I was in college when I discovered I was cursed. Every time I stood next to a bedside, my fingers would start twitching uncontrollably. It started with a tug here and a pull there and then it developed into a full blown obsession. One look at a crumpled bedsheet and I would be on all fours, wading through a sea of creases.

Believe me I tried my best to conceal this terrible secret of mine. Made sure no one was looking when I lunged towards the bed. But how long can you hide, how long can you cover-up your shameful deeds? My Mom was the first to notice it. That she was shocked, would be putting it mildly but later accepted it gracefully. It’s only a Mom who can say – tedhi hai par meri hai (she may be damaged but she is mine)

Unfortunately this was just the beginning. Soon I graduated to bigger things. Crouching under the table, shaking my head in disgust, arranging neat stacks and trying to bring some order in this chaotic world. It seemed I was the lone crusader, fighting a losing battle. Soon, the dusting cloth became my best friend.
Courtesy - Google Images

The exclusive club of the loonies had just acquired its newest, freshly minted OCD.

I had no idea that I had this coming. As a child I was terrible messy. My books always looked like a “mountain of knowledge”. My cupboard, as if a whirlwind had just passed through it. Each time my Dad tried to clean my study table, he would excavate hidden gems - naughty notes from my teachers, carefully hidden answer sheets, green furry green things that were once chapattis. .. A lot of drama would ensue with my parents launching into emotionally charged sermons and me blinking away tears of remorse.

The only thing I was particular about was my impeccably ironed clothes. I made sure, even my sweater had razor sharp creases.
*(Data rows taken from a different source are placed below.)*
$ cat config.mk
export PLATFORM = sky130hd
export DESIGN_NAME = trigger_capture
export DESIGN_NICKNAME = d
export VERILOG_FILES = /design/src/rtl/trigger_capture.sv
export SDC_FILE = /design/constraint.sdc
export NUM_CORES = 1
export LEC_CHECK = 0
export BUFFER_PORTS_ARGS = -buffer_cell sky130_fd_sc_hd__buf_2
export CAP_MARGIN = 20
export CORE_MARGIN = 4
export CORE_UTILIZATION = 29
export DETAILED_ROUTE_END_ITERATION = 8
export MAX_ROUTING_LAYER = met4
export PLACE_DENSITY_LB_ADDON = 0.08
export SLEW_MARGIN = 20
export SYNTH_ARGS = -nofsm -noshare
export SYNTH_HDL_FRONTEND = slang
export SYNTH_SLANG_ARGS = --single-unit
$ cat constraint.sdc
create_clock -name i_clk -period 5.2 [get_ports i_clk]
set_input_delay 1.04 -clock i_clk [delete_from_list [all_inputs] [get_ports i_clk]]
set_output_delay 1.04 -clock i_clk [all_outputs]
set_load 0.03 [all_outputs]
$ cat src/rtl/trigger_capture.sv
// Scope capture writer: decimates the ADC stream, detects a level/edge trigger
// and writes one DEPTH-sample frame into display memory, re-arming only at vsync.
module trigger_capture #(
  parameter int unsigned DATA_W       = 10,
  parameter int unsigned DEPTH        = 640,
  parameter int unsigned DECIM_W      = 8,
  parameter int unsigned AUTO_TIMEOUT = 100000
) (
  input  logic               i_clk,
  input  logic               i_rst_n,
  input  logic               i_sample_valid,
  input  logic [DATA_W-1:0]  i_sample,
  input  logic [DECIM_W-1:0] i_decim,
  input  logic [DATA_W-1:0]  i_trig_level,
  input  logic               i_trig_falling,
  input  logic               i_auto,
  input  logic               i_single,
  input  logic               i_arm,
  input  logic               i_stop,
  input  logic               i_vsync,
  output logic               o_wr_en,
  output logic [9:0]         o_wr_addr,
  output logic [DATA_W-1:0]  o_wr_data,
  output logic               o_frame_done,
  output logic               o_triggered,
  output logic               o_armed
);

  localparam int unsigned     TO_W      = $clog2(AUTO_TIMEOUT + 1);
  localparam logic [TO_W-1:0] TO_LAST   = TO_W'(AUTO_TIMEOUT - 1);
  localparam logic [9:0]      LAST_ADDR = 10'(DEPTH - 1);

  typedef enum logic [1:0] {IDLE, ARMED, CAPTURE, HOLDOFF} state_e;

  state_e             state_q;
  logic [DECIM_W-1:0] dcnt_q;
  logic [TO_W-1:0]    tcnt_q;
  logic [DATA_W-1:0]  prev_q;
  logic               prev_valid_q;
  logic [9:0]         waddr_q;

  logic taken;
  logic rise_hit;
  logic fall_hit;
  logic edge_hit;
  logic force_hit;

  always_comb begin
    taken     = i_sample_valid && (state_q != IDLE) && (dcnt_q == '0);
    rise_hit  = prev_valid_q && (prev_q < i_trig_level) && (i_sample >= i_trig_level);
    fall_hit  = prev_valid_q && (prev_q > i_trig_level) && (i_sample <= i_trig_level);
    edge_hit  = i_trig_falling ? fall_hit : rise_hit;
    force_hit = i_auto && (tcnt_q == TO_LAST);
  end

  always_ff @(posedge i_clk or negedge i_rst_n) begin
    if (!i_rst_n) begin
      state_q      <= IDLE;
      dcnt_q       <= '0;
      tcnt_q       <= '0;
      prev_q       <= '0;
      prev_valid_q <= 1'b0;
      waddr_q      <= '0;
      o_wr_en      <= 1'b0;
      o_wr_addr    <= '0;
      o_wr_data    <= '0;
      o_frame_done <= 1'b0;
      o_triggered  <= 1'b0;
      o_armed      <= 1'b0;
    end else begin
      o_wr_en      <= 1'b0;
      o_frame_done <= 1'b0;
      // Stop overrides everything; the write already on the outputs has been seen.
      if (i_stop) begin
        state_q     <= IDLE;
        o_triggered <= 1'b0;
        o_armed     <= 1'b0;
      end else begin
        if (state_q != IDLE && i_sample_valid)
          dcnt_q <= (dcnt_q == i_decim) ? '0 : dcnt_q + 1'b1;

        unique case (state_q)
          IDLE: begin
            if (i_arm) begin
              state_q      <= ARMED;
              dcnt_q       <= '0;
              tcnt_q       <= '0;
              prev_valid_q <= 1'b0;
              o_armed      <= 1'b1;
              o_triggered  <= 1'b0;
            end
          end
          ARMED: begin
            if (taken) begin
              prev_q       <= i_sample;
              prev_valid_q <= 1'b1;
              if (tcnt_q != TO_LAST)
                tcnt_q <= tcnt_q + 1'b1;
              if (edge_hit || force_hit) begin
                state_q     <= CAPTURE;
                o_armed     <= 1'b0;
                o_triggered <= 1'b1;
                o_wr_en     <= 1'b1;
                o_wr_addr   <= '0;
                o_wr_data   <= i_sample;
                waddr_q     <= 10'd1;
              end
            end
          end
          CAPTURE: begin
            if (taken) begin
              o_wr_en   <= 1'b1;
              o_wr_addr <= waddr_q;
              o_wr_data <= i_sample;
              waddr_q   <= waddr_q + 10'd1;
              if (waddr_q == LAST_ADDR) begin
                o_frame_done <= 1'b1;
                state_q      <= HOLDOFF;
              end
            end
          end
          HOLDOFF: begin
            if (i_vsync) begin
              o_triggered <= 1'b0;
              if (i_single) begin
                state_q <= IDLE;
              end else begin
                state_q      <= ARMED;
                dcnt_q       <= '0;
                tcnt_q       <= '0;
                prev_valid_q <= 1'b0;
                o_armed      <= 1'b1;
              end
            end
          end
          default: state_q <= IDLE;
        endcase
      end
    end
  end

endmodule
Life was not this simple anymore. Dust had become my biggest enemy and creases a conspiracy, out to rob my peace of mind.

It became worse after I got married. Suddenly I had an entire house at my mercy. With missionary zeal I would launch myself at dusty windows, excavate ancient garbage from under the bed, and scrub the fridge with rivulets of sweat trickling down my back, till our barsati apartment started looking like the ultimate in orderliness. When relatives came visiting us, I was made to open cupboards and shelves, so that they could dissolve into orgasmic oohs and aahs!
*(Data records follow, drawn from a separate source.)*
===== config.mk =====
export PLATFORM = sky130hd
export DESIGN_NAME = hci_reorder_seq_flat
export DESIGN_NICKNAME = d
export VERILOG_FILES = /design/src/rtl/hci_reorder_seq_pkg.sv /design/src/rtl/hci_reorder_seq_if.sv /design/src/rtl/hci_reorder_seq.sv /design/src/flat_wrapper.sv
export SDC_FILE = /design/constraint.sdc
export NUM_CORES = 1
export LEC_CHECK = 0
export CAP_MARGIN = 5
export CELL_PAD_IN_SITES_DETAIL_PLACEMENT = 1
export CELL_PAD_IN_SITES_GLOBAL_PLACEMENT = 2
export CORE_UTILIZATION = 23
export CTS_CLUSTER_DIAMETER = 60
export DETAILED_ROUTE_END_ITERATION = 8
export PLACE_DENSITY = 0.87
export REMOVE_ABC_BUFFERS = 1
export SYNTH_ARGS = -nofsm -noshare
export SYNTH_HDL_FRONTEND = slang
export SYNTH_SLANG_ARGS = --single-unit

===== constraint.sdc =====
create_clock -name clk_i -period 2.6 [get_ports clk_i]
set_input_delay 0.52 -clock clk_i [delete_from_list [all_inputs] [get_ports clk_i]]
set_output_delay 0.52 -clock clk_i [all_outputs]
set_load 0.02 [all_outputs]
`config.mk`:
```
export PLATFORM = sky130hd
export DESIGN_NAME = mag_comp_seq
export DESIGN_NICKNAME = d
export VERILOG_FILES = /design/src/rtl/mag_comp_pkg.sv /design/src/rtl/mag_comp_chunk.sv /design/src/rtl/mag_comp_seq.sv
export SDC_FILE = /design/constraint.sdc
export NUM_CORES = 1
export LEC_CHECK = 0
export ABC_AREA = 1
export BUFFER_PORTS_ARGS = -buffer_cell sky130_fd_sc_hd__buf_2
export CAP_MARGIN = 30
export CORE_ASPECT_RATIO = 1.25
export CORE_UTILIZATION = 50
export CTS_BUF_LIST = sky130_fd_sc_hd__clkbuf_16
export DETAILED_ROUTE_END_ITERATION = 6
export GPL_ROUTABILITY_DRIVEN = 1
export GPL_TIMING_DRIVEN = 0
export PLACE_DENSITY = 0.84
export SYNTH_ARGS = -nofsm -noshare
export SYNTH_HDL_FRONTEND = slang
export SYNTH_SLANG_ARGS = --single-unit
```
`constraint.sdc`:
```
create_clock -name clk -period 2.17 [get_ports clk]
set_input_delay 0.1085 -clock clk [delete_from_list [all_inputs] [get_ports clk]]
set_output_delay 0.1085 -clock clk [all_outputs]
set_load 0.01 [all_outputs]
```
$ cat config.mk
export PLATFORM = sky130hd
export DESIGN_NAME = uart_word_tx
export DESIGN_NICKNAME = d
export VERILOG_FILES = /design/src/rtl/uart_word_tx.sv
export SDC_FILE = /design/constraint.sdc
export NUM_CORES = 1
export LEC_CHECK = 0
export BUFFER_PORTS_ARGS = -buffer_cell sky130_fd_sc_hd__buf_2
export CORE_UTILIZATION = 40
export CTS_CLUSTER_DIAMETER = 200
export DETAILED_ROUTE_END_ITERATION = 12
export PLACE_DENSITY = 0.59
export SYNTH_ARGS = -nofsm -noshare
export SYNTH_HDL_FRONTEND = slang
export SYNTH_SLANG_ARGS = --single-unit
$ cat constraint.sdc
create_clock -name i_clk -period 2.7 [get_ports i_clk]
set_input_delay 0.81 -clock i_clk [delete_from_list [all_inputs] [get_ports i_clk]]
set_output_delay 0.81 -clock i_clk [all_outputs]
set_load 0.01 [all_outputs]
I knew that I was doomed. Caught in a catch 22 situation, there was no way I could let my fans down. So I kept setting cleaner standards for myself.
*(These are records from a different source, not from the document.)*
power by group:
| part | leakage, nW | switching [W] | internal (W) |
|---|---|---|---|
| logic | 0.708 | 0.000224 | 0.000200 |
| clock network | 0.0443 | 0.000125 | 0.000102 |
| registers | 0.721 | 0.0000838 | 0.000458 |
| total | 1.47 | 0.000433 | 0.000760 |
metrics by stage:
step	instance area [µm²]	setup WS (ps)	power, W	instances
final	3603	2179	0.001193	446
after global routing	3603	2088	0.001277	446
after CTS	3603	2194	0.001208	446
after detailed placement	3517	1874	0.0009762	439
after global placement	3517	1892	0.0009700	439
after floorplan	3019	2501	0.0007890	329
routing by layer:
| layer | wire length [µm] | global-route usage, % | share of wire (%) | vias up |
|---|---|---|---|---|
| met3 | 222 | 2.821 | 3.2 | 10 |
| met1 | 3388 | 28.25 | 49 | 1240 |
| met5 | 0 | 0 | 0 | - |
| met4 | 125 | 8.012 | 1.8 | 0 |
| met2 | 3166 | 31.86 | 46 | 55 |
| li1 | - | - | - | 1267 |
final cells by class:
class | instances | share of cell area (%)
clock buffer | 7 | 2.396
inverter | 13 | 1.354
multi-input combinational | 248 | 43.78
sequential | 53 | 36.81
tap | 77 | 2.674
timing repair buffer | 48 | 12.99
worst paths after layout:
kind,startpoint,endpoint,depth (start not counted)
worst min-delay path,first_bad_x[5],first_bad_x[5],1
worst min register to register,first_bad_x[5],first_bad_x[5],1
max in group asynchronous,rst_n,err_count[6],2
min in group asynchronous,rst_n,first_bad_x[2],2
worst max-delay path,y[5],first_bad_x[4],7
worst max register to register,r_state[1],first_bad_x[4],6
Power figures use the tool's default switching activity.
### config.mk
export PLATFORM = sky130hd
export DESIGN_NAME = wb_stage
export DESIGN_NICKNAME = d
export VERILOG_FILES = /design/src/rtl/wb_stage.sv
export SDC_FILE = /design/constraint.sdc
export NUM_CORES = 1
export LEC_CHECK = 0
export BUFFER_PORTS_ARGS = -buffer_cell sky130_fd_sc_hd__buf_4
export CORE_AREA = 2 2 114 116
export CTS_BUF_LIST = sky130_fd_sc_hd__clkbuf_8
export CTS_CLUSTER_DIAMETER = 100
export DETAILED_ROUTE_END_ITERATION = 16
export DIE_AREA = 0 0 116 118
export PLACE_DENSITY = 0.66
export SYNTH_ARGS = -nofsm -noshare
export SYNTH_HDL_FRONTEND = slang
export SYNTH_SLANG_ARGS = --single-unit
### constraint.sdc
create_clock -name i_clk -period 2.15 [get_ports i_clk]
set_clock_uncertainty 0.1 [all_clocks]
set_input_delay 0.215 -clock i_clk [delete_from_list [all_inputs] [get_ports i_clk]]
set_output_delay 0.215 -clock i_clk [all_outputs]
set_load 0.05 [all_outputs]
### src/rtl/wb_stage.sv
// Writeback stage: MEM/WB pipeline latch, load extension, retire counter.
// Ports: i_clk/i_reset (sync, active-low), i_stall/i_flush latch control,
//   *_M fields from MEM, regfile write port o_reg_write_MC/o_write_register/
//   o_write_data, o_valid_W and the o_retired instruction count.
module wb_stage #(
  parameter int B = 32,
  parameter int W = 5
) (
  input  logic         i_clk,
  input  logic         i_reset,
  input  logic         i_stall,
  input  logic         i_flush,
  input  logic         i_valid_M,
  input  logic         i_reg_write_M,
  input  logic         i_mem_to_reg_M,
  input  logic [1:0]   i_load_size_M,
  input  logic         i_load_unsigned_M,
  input  logic [1:0]   i_byte_off_M,
  input  logic [B-1:0] i_mem_data_M,
  input  logic [B-1:0] i_alu_result_M,
  input  logic [W-1:0] i_write_reg_M,
  output logic         o_reg_write_MC,
  output logic [W-1:0] o_write_register,
  output logic [B-1:0] o_write_data,
  output logic         o_valid_W,
  output logic [31:0]  o_retired
);

  typedef struct packed {
    logic         valid;
    logic         reg_write;
    logic         mem_to_reg;
    logic [1:0]   load_size;
    logic         load_unsigned;
    logic [1:0]   byte_off;
    logic [B-1:0] mem_data;
    logic [B-1:0] alu_result;
    logic [W-1:0] write_reg;
  } mem_wb_t;

  mem_wb_t     wb;
  mem_wb_t     wb_next;
  logic [31:0] retired;
  logic [31:0] retired_next;

  always_comb begin
    wb_next      = wb;
    retired_next = retired;
    if (!i_reset) begin
      wb_next      = '0;
      retired_next = '0;
    end else if (i_flush) begin
      // Bubble: only the fields that can cause a write are cleared.
      wb_next.valid     = 1'b0;
      wb_next.reg_write = 1'b0;
    end else if (!i_stall) begin
      wb_next.valid         = i_valid_M;
      wb_next.reg_write     = i_reg_write_M;
      wb_next.mem_to_reg    = i_mem_to_reg_M;
      wb_next.load_size     = i_load_size_M;
      wb_next.load_unsigned = i_load_unsigned_M;
      wb_next.byte_off      = i_byte_off_M;
      wb_next.mem_data      = i_mem_data_M;
      wb_next.alu_result    = i_alu_result_M;
      wb_next.write_reg     = i_write_reg_M;
      if (i_valid_M) begin
        retired_next = retired + 32'd1;
      end
    end
  end

  always_ff @(posedge i_clk) begin
    wb      <= wb_next;
    retired <= retired_next;
  end

  logic [7:0]   byte_sel;
  logic [15:0]  half_sel;
  logic [B-1:0] load_val;

  always_comb begin
    byte_sel = wb.mem_data[7:0];
    unique case (wb.byte_off)
      2'd0: byte_sel = wb.mem_data[7:0];
      2'd1: byte_sel = wb.mem_data[15:8];
      2'd2: byte_sel = wb.mem_data[23:16];
      2'd3: byte_sel = wb.mem_data[31:24];
      default: byte_sel = wb.mem_data[7:0];
    endcase
  end

  // Halfword loads are aligned; off[0] plays no part.
  assign half_sel = wb.byte_off[1] ? wb.mem_data[31:16]
                                   : wb.mem_data[15:0];

  always_comb begin
    load_val = wb.mem_data;
    unique case (1'b1)
      (wb.load_size == 2'b00): begin
        if (wb.load_unsigned)
          load_val = {{(B-8){1'b0}}, byte_sel};
        else
          load_val = {{(B-8){byte_sel[7]}}, byte_sel};
      end
      (wb.load_size == 2'b01): begin
        if (wb.load_unsigned)
          load_val = {{(B-16){1'b0}}, half_sel};
        else
          load_val = {{(B-16){half_sel[15]}}, half_sel};
      end
      wb.load_size[1]: load_val = wb.mem_data;
      default: load_val = wb.mem_data;
    endcase
  end

  assign o_write_data     = wb.mem_to_reg ? load_val : wb.alu_result;
  assign o_write_register = wb.write_reg;
  assign o_valid_W        = wb.valid;
  assign o_reg_write_MC   = wb.valid & wb.reg_write & (|wb.write_reg);
  assign o_retired        = retired;

endmodule

==> impl_metrics.yaml <==
floorplan:
  chipWidth_um: 116
  die-area_um2: 13690
  die_h_um: 118
  start_util: 0.3921
  io_pins: 152
  core_area_um2: 12410
  rows: 41
sta:
  setup_viol: 31
  slew_headroom: 0.2311
  slew_violations: 0
  worstMarginPinSlew_ns: 1.153
  min_period_ns: 2.406
  finalCritPeriodShare: 1.119
  fmax_ghz: 0.4155
  fin_ws_ns: -0.2565
  rsz0062_at_grt: "true"
  hold_viol: 0
setup_path:
  cp.required_ns: 1.84
  crit_path_max_fanout: 13
  worst_setup_path_end_kind: "output port"
  arrival_ns: 2.09
  worstSetupPathType: "flop to output port"
  start_kind: "flop"
cts:
  tritoncts_num_sinks: 109
  cts_buffer_depth: 2
  clk_latency_ns: 0.37
  clockRootBuffer: "clkbuf_8"
  cts_buffers: 9
  cts_tree: "yes"
  htree_levels: 3
  clk_pin_slew_ns: 0.09
power_and_ir_drop:
  ir_worst_vdd_uv: 604.2
  leakage_uw: 0.003074
  p_total_uw: 4252
  power_density_nw_per_um2: 548.8
synthesis:
  ys.flop_type: "dfxtp_1"
  async_reset_ff_frac: 0
  synth_warnings: 0
  yosysTopAreaCellShare: 0.4483
  synth.area.top_cells: "dfxtp_1 (45%), nand2_1 (13%), a21oi_1 (11%), clkbuf_1 (2.7%), a221o_1 (2.5%)"
  synth_seq_cells: 109
  synthesis.instances: 616
  synth_most_common_cell: "nand2_1"
  synth_common_cells: "nand2_1 (164), dfxtp_1 (109), a21oi_1 (103), clkbuf_1 (35), nor2_1 (26)"
  syn-num-nets: 698
  synth_seq_area_share: 0.4483
  yosysTopAreaCell: "dfxtp_1"
  synth_area_um2: 4867
  synth_edf_count: 0
  ys_types: 46
  avgSynthCellArea_um2: 7.901
global_routing:
  grt_usage: 0.2324
  antenna_found_initial: 0
  grt_overflow: 0
  grt_pass1_vias: 5269
  grt_max_degree: 108
  grt_pass1_wl_mm: 25.54
layout:
  seq_area_um2: 2235
  syn_to_final_growth_pct: 59.20
  multi_input_area_um2: 2604
  fin_nets: 933
  diodes: 0
  drive_above_1_share: 0.3267
  fill_cells: 1050
placed_design:
  pre_cts_ws_ns: -0.3431
  gp_congestion: 0.8529
  io_buffers: 151
  dpl.hpwl_mm: 10.34
drt:
  via_per_inst: 5.258
  wl_per_cell_um: 15.75
  dr.pass1.iters: 4
  drt_iter0_drc: 507
  vias: 5395
  ant_nets: 0
  wl_mm: 16.16
  drc: 0
flow_run:
  maxCapViolCount: 0
hold_path:
  hp-class: "primary input to flop"
outcome:
  violations: "negative setup slack"
  status: "complete, but fails checks"
-- logic make-up (layout without fill, tap and decap cells) --
family,count (synthesis),count (layout),synth area share
multiplexers,10,10,0.02494
adder cells (fa/ha/maj),1,1,0.002570
AO/OA/AOI/OAI,170,170,0.2170
flip-flops,109,109,0.4483
AND/OR/NAND/NOR,254,254,0.2332
XOR/XNOR,11,11,0.01980
buffers and inverters,61,299,0.05424
-- metrics by stage --
| stage | TNS, ns | hold WS [ns] | area, um2 | instances | utilization |
|---|---|---|---|---|---|
| 5_1_grt | -7.669 | 0.01490 | 7749 | 1026 | 0.6242 |
| 4_1_cts | -5.854 | 0.01018 | 7657 | 1024 | 0.6168 |
| 3_3_place_gp | -4.512 | 0.3426 | 6452 | 928 | 0.5198 |
| 2_1_floorplan | -0.03267 | 0.2510 | 4992 | 616 | - |
| 6_report | -5.047 | 0.02874 | 7749 | 1026 | 0.6242 |
| 3_5_place_dp | -5.189 | 0.3462 | 6452 | 928 | 0.5198 |
-- worst max-delay path, stage by stage (launching register included) --
cell and delay (ns):
dfxtp_2 0.35, mux4_2 0.52, nand3_2 0.12, a211oi_4 0.08, buf_12 0.16, a211o_2 0.32, buf_6 0.16
-- state kept, by name, indices dropped and copies added, names as in the netlist --
signal and count:
o_retired 32, o_write_register 5, wb 71, o_valid_W 1
-- layout make-up --
cell class              instances  share of cell area
clock buffers                  10             0.01776
well taps                     172             0.02777
flip-flops and latches        109              0.2884
inverters                      11            0.005490
multi-input cells             446              0.3360
clock inverters                 4            0.006136
repair buffers                274              0.3184
-- layer usage --
metal / vias to the layer above / GRT usage / share of wire
met5: - / 0 / 0
met4: 0 / 0.07664 / 0.023
met3: 21 / 0.06076 / 0.062
met2: 202 / 0.3922 / 0.50
met1: 2546 / 0.2856 / 0.41
li1: 2626 / - / -
-- power breakdown --
part	internal (uW)	switching (uW)
clock	558	676
sequential	2080	56.7
combinational	424	460
-- layout by cell type, fill, tap and decap left out, drive strengths merged, types with 8 or more instances in the layout --
cell type / count
inv: 12
o31ai: 10
dfxtp: 109
or3: 12
nand3: 9
or4: 13
o21ai: 14
clkbuf: 10
xnor2: 9
nand2: 164
nand4: 8
nor2: 26
dlygate4sd3: 77
a21oi: 103
buf: 197
a221o: 12
o22a: 8
-- repair_timing --
item	in CTS	in global routing
endpoints found under the hold margin	76	0
gates cloned	1	0
setup buffers	5	3
resized for setup	48	20
endpoints found under the setup margin	34	42
hold buffers	77	0
pin swaps	15	17
-- final timing paths --
path                              start                         end  slack, ns  cells past startpoint
min                           i_valid_M      o_valid_W$_SDFFE_PP0N_       0.03                      3
max reg2reg  o_retired[10]$_SDFFE_PN0P_  o_retired[20]$_SDFFE_PN0P_       0.06                      5
max                 wb[69]$_SDFFE_PN0P_            o_write_data[18]      -0.26                      6
min reg2reg         wb[32]$_SDFFE_PN0P_         wb[32]$_SDFFE_PN0P_       0.36                      2
No activity file was read; power rests on OpenSTA's default activity.
File: src/rtl/bt_cmd_ctrl_pkg.sv
// Shared Bluetooth command definitions: FSM encoding, sync marker, command codes.
package bt_pkg;

   typedef enum logic [1:0] {
      WAIT_SYNC = 2'd0,
      GET_CMD   = 2'd1,
      GET_ARG   = 2'd2,
      GET_CHK   = 2'd3
   } bt_state_e;

   localparam logic [7:0] BT_SYNC_BYTE = 8'hA5;

   localparam logic [7:0] CMD_NOP       = 8'h00;
   localparam logic [7:0] CMD_SET_LED   = 8'h01;
   localparam logic [7:0] CMD_SET_SPEED = 8'h02;
   localparam logic [7:0] CMD_QUERY     = 8'h03;

   // Expected checksum byte for a frame: XOR of sync, command and argument.
   function automatic logic [7:0] bt_frame_chk(input logic [7:0] sync,
                                               input logic [7:0] cmd,
                                               input logic [7:0] arg);
      return sync ^ cmd ^ arg;
   endfunction

endpackage

File: src/rtl/bt_cmd_ctrl_if.sv
// Byte-in / command-out bus of the command-frame controller.
interface bt_cmd_ctrl_if;
   logic [7:0] rx_data;
   logic       rx_valid;
   logic [7:0] cmd_out;
   logic [7:0] arg_out;
   logic       cmd_valid;
   logic       cmd_ack;
   logic       err_pulse;
   logic [7:0] err_count;
   logic       busy;

   // Environment side: UART byte source plus command consumer.
   modport master (
      output rx_data, rx_valid, cmd_ack,
      input  cmd_out, arg_out, cmd_valid, err_pulse, err_count, busy
   );

   // Controller side.
   modport slave (
      input  rx_data, rx_valid, cmd_ack,
      output cmd_out, arg_out, cmd_valid, err_pulse, err_count, busy
   );
endinterface
[src/rtl/adc_sar_fifo_ctrl_pkg.sv]
// Shared definitions for the SAR ADC capture controller: widths, FSM encoding, bit-mask helper.
package adc_sar_fifo_ctrl_pkg;

    localparam int unsigned ADC_BITS  = 10;
    localparam int unsigned CLKDIV_W  = 20;
    localparam int unsigned BIT_IDX_W = 4;

    localparam logic [1:0] S_IDLE  = 2'd0;
    localparam logic [1:0] S_TRACK = 2'd1;
    localparam logic [1:0] S_CONV  = 2'd2;
    localparam logic [1:0] S_PUSH  = 2'd3;

    typedef logic [ADC_BITS-1:0] sample_t;

    // One-hot trial bit for SAR position idx
    function automatic sample_t bit_mask(input logic [BIT_IDX_W-1:0] idx);
        return sample_t'(1) << idx;
    endfunction

endpackage

[src/rtl/adc_sar_fifo_ctrl_if.sv]
// Control, macro and sample-FIFO signals of the SAR ADC controller; slave = controller side.
interface adc_sar_fifo_ctrl_if
    import adc_sar_fifo_ctrl_pkg::*;
#(
    parameter int unsigned FIFO_AW = 5
);
    logic                EN;
    logic                clk_en;
    logic [CLKDIV_W-1:0] clkdiv;
    logic [FIFO_AW-1:0]  fifo_threshold;
    logic                rd;
    logic                ovr_clr;
    logic                CMP;
    logic                HOLD;
    sample_t             DAC_CODE;
    sample_t             data;
    logic                empty;
    logic                full;
    logic [FIFO_AW:0]    level;
    logic                high;
    logic                overrun;

    modport master (
        output EN, clk_en, clkdiv, fifo_threshold, rd, ovr_clr, CMP,
        input  HOLD, DAC_CODE, data, empty, full, level, high, overrun
    );

    modport slave (
        input  EN, clk_en, clkdiv, fifo_threshold, rd, ovr_clr, CMP,
        output HOLD, DAC_CODE, data, empty, full, level, high, overrun
    );

endinterface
The sad part is once you start, there is no end to it. As you lie on bed to take a breather, all you see is dust on the fan blades and window grills. While visiting your loved ones, you recoil at the sight of cobwebs hanging tantalizingly from dark corners. You can’t take your eyes off it even as you are devouring your fifth mutton chop, trying to make them vanish (the cobwebs) with your superpowers. When you are out shopping for home decor, most of them are rejected because they didn’t pass the Ray dust-detection vision! Naah...this is too white, too fragile, has too many carvings and you’ll spend most of the day trying to keep it dust free!

The terrible realization that the mess around you is capable of messing with your peace of mind...

Thankfully with realization comes revelation that everything including peace of mind has a price. All you have to do is outsource your worry to a willing, helping hand. The beauty of stumbling upon the inevitable - What you can do, your maid can do better.

It also helped that God with his twisted sense of humour, gifted me a daughter who thinks cleanliness is a state of mind. All you have to do is train yourself to think it doesn’t exist. So the mother and daughter don’t exactly see eye to eye! She hoards what I think is junk and is constantly accusing me when things go missing from her cupboard.

Like any thoughtful mother, I make sure she’s sleeping when I consign junk to its rightful place.

I can’t claim to have recovered. On the contrary, I have many more obsessions vying for my attention now. It does get tough having to juggle so many of them at the same time and I admit that I often end up ignoring my first love. But on days I get nostalgic about my OCD and find myself atop ladders or hanging from ceiling fans, I make sure I’m not home alone. After all I do need someone to rush me to the hospital, in case I have a mighty great fall.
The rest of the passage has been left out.